(Collected data)
Background: an optimization exercise with open tools, aiming at small area, a short achievable clock period and few clock cycles. Do not read the settings as production practice.
RTL that was checked went through simulation tests only; none was proved equivalent to the original.
No activity file was given, so power comes from the tool's default toggle rates.

## v6
// rsu_radix
module rsu_radix (
    input  wire        clk,
    input  wire        rst,         
    input  wire        start,
    input  wire [7:0]  cmd,         
    input  wire [15:0] len,         
    input  wire [63:0] val,         
    output wire        ready,
    input  wire        in_valid,
    input  wire [7:0]  in_data,
    output wire        in_ready,
    output wire        out_valid,
    output wire [7:0]  out_data,
    input  wire        out_ready,
    output reg         done,
    output wire [2:0]  err,
    output wire [15:0] out_len,
    output reg  [63:0] res          
);
clock: 8.0 ns
lec_check: 0
cap_margin: 20
core_margin: 2
core_utilization: 40
setup_slack_margin: 4.8
slew_margin: 20
standard.sh (not shown) runs the stock make flow with config.mk's settings and CLKGATE_MAP_FILE= SYNTH_SCRIPT=/design/flow/synth_recipe.tcl, a recipe that flattens the netlist after the stock synthesis.
==> flow/flow/run.sh <==
#!/bin/bash
# Standard ORFS layout (standard synthesis unchanged), with the port buffers
# made of the smallest plain buffer instead of the default choice.
set -euo pipefail
bash standard.sh BUFFER_PORTS_ARGS="-buffer_cell sky130_fd_sc_hd__buf_1" finish > orfs_flow.log 2>&1
v6 completed every stage of the flow, and the final layout passed the timing, DRC and antenna checks.
diff inputs: v6 => v7
--- a/flow/design.v
+++ b/flow/design.v
@@ -199,35 +199,26 @@
     assign err     = err_r;
     assign out_len = olz ? 16'd0 : outcnt;
     wire last1  = (rem[12:2] == 11'd0) && (t0 ? (rem[1:0] == 2'd2) : (rem[1:0] == 2'd1));
     wire more_n = more && !(used && last1);
     wire ib_v_n = take || (ib_v && !dcons);
     wire sv_n   = sv ? !out_ready : (push && ov && !out_ready);
     wire [3:0] bcnt_n = (cango && enc) ? (ins ? (rbits + 4'd8) : rbits) : bcnt;
     wire sp_n   = (cango && enc) ? (ins ? (m_delim && !first) : 1'b0) : sp;
-    wire [3:0] bc0 = cango ? rbits : bcnt;                
-    wire [3:0] bc1 = rbits + 4'd8;                        
-    wire sp0    = cango ? 1'b0 : sp;
-    wire sp1    = m_delim && !first;
-    wire have0  = m_bin ? (bc0 != 4'd0) : m_hex ? (bc0[3:2] != 2'b00) : (bc0 >= 4'd6);
-    wire full0  = m_bin ? (bc0[3:1] != 3'd0) : m_hex ? bc0[3] : (bc0 == 4'd12);
-    wire have1  = m_bin ? (bc1 != 4'd0) : m_hex ? (bc1[3:2] != 2'b00) : (bc1 >= 4'd6);
-    wire full1  = m_bin ? (bc1[3:1] != 3'd0) : m_hex ? bc1[3] : (bc1 == 4'd12);
-    wire ew0    = !sp0 && !(have0 && full0);
-    wire ew1    = !sp1 && !(have1 && full1);
-    wire ins_s  = !m_int && take;                         
-    wire ewant  = !sv_n && (ins_s ? ew1 : (m_int && ins) ? ew1 : ew0);
-    wire ir_run = !ienc && more_n && (m_dec ? (!ib_v_n || !sv_n) : ewant);
+    wire have_n = m_bin ? (bcnt_n != 4'd0) : m_hex ? (bcnt_n[3:2] != 2'b00) : (bcnt_n >= 4'd6);
+    wire full_n = m_bin ? (bcnt_n[3:1] != 3'd0) : m_hex ? bcnt_n[3] : (bcnt_n == 4'd12);
+    wire ir_run = !ienc && more_n &&
+                  (m_dec ? (!ib_v_n || !sv_n) : (!sv_n && !sp_n && !(have_n && full_n)));
     wire more0  = (len[12:1] != 12'd0) || (len[0] && !in_valid);
     wire ir_acc = !cmd_int_enc && more0 && (cmd_dec || !in_valid || (!cmd_bin && !cmd_hex));
     always @(posedge clk)
         if (rst)
             res <= 64'd0;
-        else if (run && fin_clear && m_dec && m_int && !inval)    
+        else if (fin && m_dec && m_int && !inval)
             res <= sh & wmask;
     always @(posedge clk) begin
         if (rst) begin
             idle <= 1'b1;
             ir   <= 1'b1;
             done <= 1'b0;
             ov   <= 1'b0;
             sv   <= 1'b0;
==> comparison <==
On final critical-path setup slack, v6 beats v7. Going from v6 to v7, area after synthesis has increased; sequential share of layout area has decreased; net switching power of the design has decreased. v6 has lower internal power of the cells than v7. Number of antenna violations at the first check in global routing, v7 and v6: larger value in v7. Taking v6 as the reference point, the first-iteration DRC count of v7 rises by about 35%.
Testbench counts of v7, summed over its fixed seeds: cycles 30,049.
Function not checked in v6: the RTL went through the layout flow alone.

## afterwards: timing with drivers on the ports
The results above use ideal ports. As a check the final layouts listed here were re-extracted and re-timed, cells and wires unchanged.
Step 1: set_driving_cell puts a clkbuf_16 on clk and a buf_2 on each other input, an assumption about the parent block.
Step 2 also shifts input and output timing later by t, the mid clock arrival at the registers, as if the neighbouring blocks saw the same clock.
Three values: ideal ports, drivers, drivers and shift; two values: the first two.
| run | shift t [ns] | slack for setup (ns) | clock arrival spread, ns |
|---|---|---|---|
| v6 | 0.595 | 4.849 / 4.838 / 4.282 | 0.015 / 0.014 |
| v7 | 0.585 | 4.833 / 4.855 / 4.269 | 0.021 / 0.021 |
After both steps every run listed still meets setup and hold. For v6, which loses most, drivers alone change the setup slack by -0.011 ns; drivers and shift together by -0.567 ns.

=== The problem ===
Give the entries again exactly, every one.

=== Answer for this exercise ===
Background: an optimization exercise with open tools, aiming at small area, a short achievable clock period and few clock cycles. Do not read the settings as production practice.
RTL that was checked went through simulation tests only; none was proved equivalent to the original.
No activity file was given, so power comes from the tool's default toggle rates.

## v6
// rsu_radix
module rsu_radix (
    input  wire        clk,
    input  wire        rst,         
    input  wire        start,
    input  wire [7:0]  cmd,         
    input  wire [15:0] len,         
    input  wire [63:0] val,         
    output wire        ready,
    input  wire        in_valid,
    input  wire [7:0]  in_data,
    output wire        in_ready,
    output wire        out_valid,
    output wire [7:0]  out_data,
    input  wire        out_ready,
    output reg         done,
    output wire [2:0]  err,
    output wire [15:0] out_len,
    output reg  [63:0] res          
);
clock: 8.0 ns
lec_check: 0
cap_margin: 20
core_margin: 2
core_utilization: 40
setup_slack_margin: 4.8
slew_margin: 20
standard.sh (not shown) runs the stock make flow with config.mk's settings and CLKGATE_MAP_FILE= SYNTH_SCRIPT=/design/flow/synth_recipe.tcl, a recipe that flattens the netlist after the stock synthesis.
==> flow/flow/run.sh <==
#!/bin/bash
# Standard ORFS layout (standard synthesis unchanged), with the port buffers
# made of the smallest plain buffer instead of the default choice.
set -euo pipefail
bash standard.sh BUFFER_PORTS_ARGS="-buffer_cell sky130_fd_sc_hd__buf_1" finish > orfs_flow.log 2>&1
v6 completed every stage of the flow, and the final layout passed the timing, DRC and antenna checks.
diff inputs: v6 => v7
--- a/flow/design.v
+++ b/flow/design.v
@@ -199,35 +199,26 @@
     assign err     = err_r;
     assign out_len = olz ? 16'd0 : outcnt;
     wire last1  = (rem[12:2] == 11'd0) && (t0 ? (rem[1:0] == 2'd2) : (rem[1:0] == 2'd1));
     wire more_n = more && !(used && last1);
     wire ib_v_n = take || (ib_v && !dcons);
     wire sv_n   = sv ? !out_ready : (push && ov && !out_ready);
     wire [3:0] bcnt_n = (cango && enc) ? (ins ? (rbits + 4'd8) : rbits) : bcnt;
     wire sp_n   = (cango && enc) ? (ins ? (m_delim && !first) : 1'b0) : sp;
-    wire [3:0] bc0 = cango ? rbits : bcnt;                
-    wire [3:0] bc1 = rbits + 4'd8;                        
-    wire sp0    = cango ? 1'b0 : sp;
-    wire sp1    = m_delim && !first;
-    wire have0  = m_bin ? (bc0 != 4'd0) : m_hex ? (bc0[3:2] != 2'b00) : (bc0 >= 4'd6);
-    wire full0  = m_bin ? (bc0[3:1] != 3'd0) : m_hex ? bc0[3] : (bc0 == 4'd12);
-    wire have1  = m_bin ? (bc1 != 4'd0) : m_hex ? (bc1[3:2] != 2'b00) : (bc1 >= 4'd6);
-    wire full1  = m_bin ? (bc1[3:1] != 3'd0) : m_hex ? bc1[3] : (bc1 == 4'd12);
-    wire ew0    = !sp0 && !(have0 && full0);
-    wire ew1    = !sp1 && !(have1 && full1);
-    wire ins_s  = !m_int && take;                         
-    wire ewant  = !sv_n && (ins_s ? ew1 : (m_int && ins) ? ew1 : ew0);
-    wire ir_run = !ienc && more_n && (m_dec ? (!ib_v_n || !sv_n) : ewant);
+    wire have_n = m_bin ? (bcnt_n != 4'd0) : m_hex ? (bcnt_n[3:2] != 2'b00) : (bcnt_n >= 4'd6);
+    wire full_n = m_bin ? (bcnt_n[3:1] != 3'd0) : m_hex ? bcnt_n[3] : (bcnt_n == 4'd12);
+    wire ir_run = !ienc && more_n &&
+                  (m_dec ? (!ib_v_n || !sv_n) : (!sv_n && !sp_n && !(have_n && full_n)));
     wire more0  = (len[12:1] != 12'd0) || (len[0] && !in_valid);
     wire ir_acc = !cmd_int_enc && more0 && (cmd_dec || !in_valid || (!cmd_bin && !cmd_hex));
     always @(posedge clk)
         if (rst)
             res <= 64'd0;
-        else if (run && fin_clear && m_dec && m_int && !inval)    
+        else if (fin && m_dec && m_int && !inval)
             res <= sh & wmask;
     always @(posedge clk) begin
         if (rst) begin
             idle <= 1'b1;
             ir   <= 1'b1;
             done <= 1'b0;
             ov   <= 1'b0;
             sv   <= 1'b0;
==> comparison <==
On final critical-path setup slack, v6 beats v7. Going from v6 to v7, area after synthesis has increased; sequential share of layout area has decreased; net switching power of the design has decreased. v6 has lower internal power of the cells than v7. Number of antenna violations at the first check in global routing, v7 and v6: larger value in v7. Taking v6 as the reference point, the first-iteration DRC count of v7 rises by about 35%.
Testbench counts of v7, summed over its fixed seeds: cycles 30,049.
Function not checked in v6: the RTL went through the layout flow alone.

## afterwards: timing with drivers on the ports
The results above use ideal ports. As a check the final layouts listed here were re-extracted and re-timed, cells and wires unchanged.
Step 1: set_driving_cell puts a clkbuf_16 on clk and a buf_2 on each other input, an assumption about the parent block.
Step 2 also shifts input and output timing later by t, the mid clock arrival at the registers, as if the neighbouring blocks saw the same clock.
Three values: ideal ports, drivers, drivers and shift; two values: the first two.
| run | shift t [ns] | slack for setup (ns) | clock arrival spread, ns |
|---|---|---|---|
| v6 | 0.595 | 4.849 / 4.838 / 4.282 | 0.015 / 0.014 |
| v7 | 0.585 | 4.833 / 4.855 / 4.269 | 0.021 / 0.021 |
After both steps every run listed still meets setup and hold. For v6, which loses most, drivers alone change the setup slack by -0.011 ns; drivers and shift together by -0.567 ns.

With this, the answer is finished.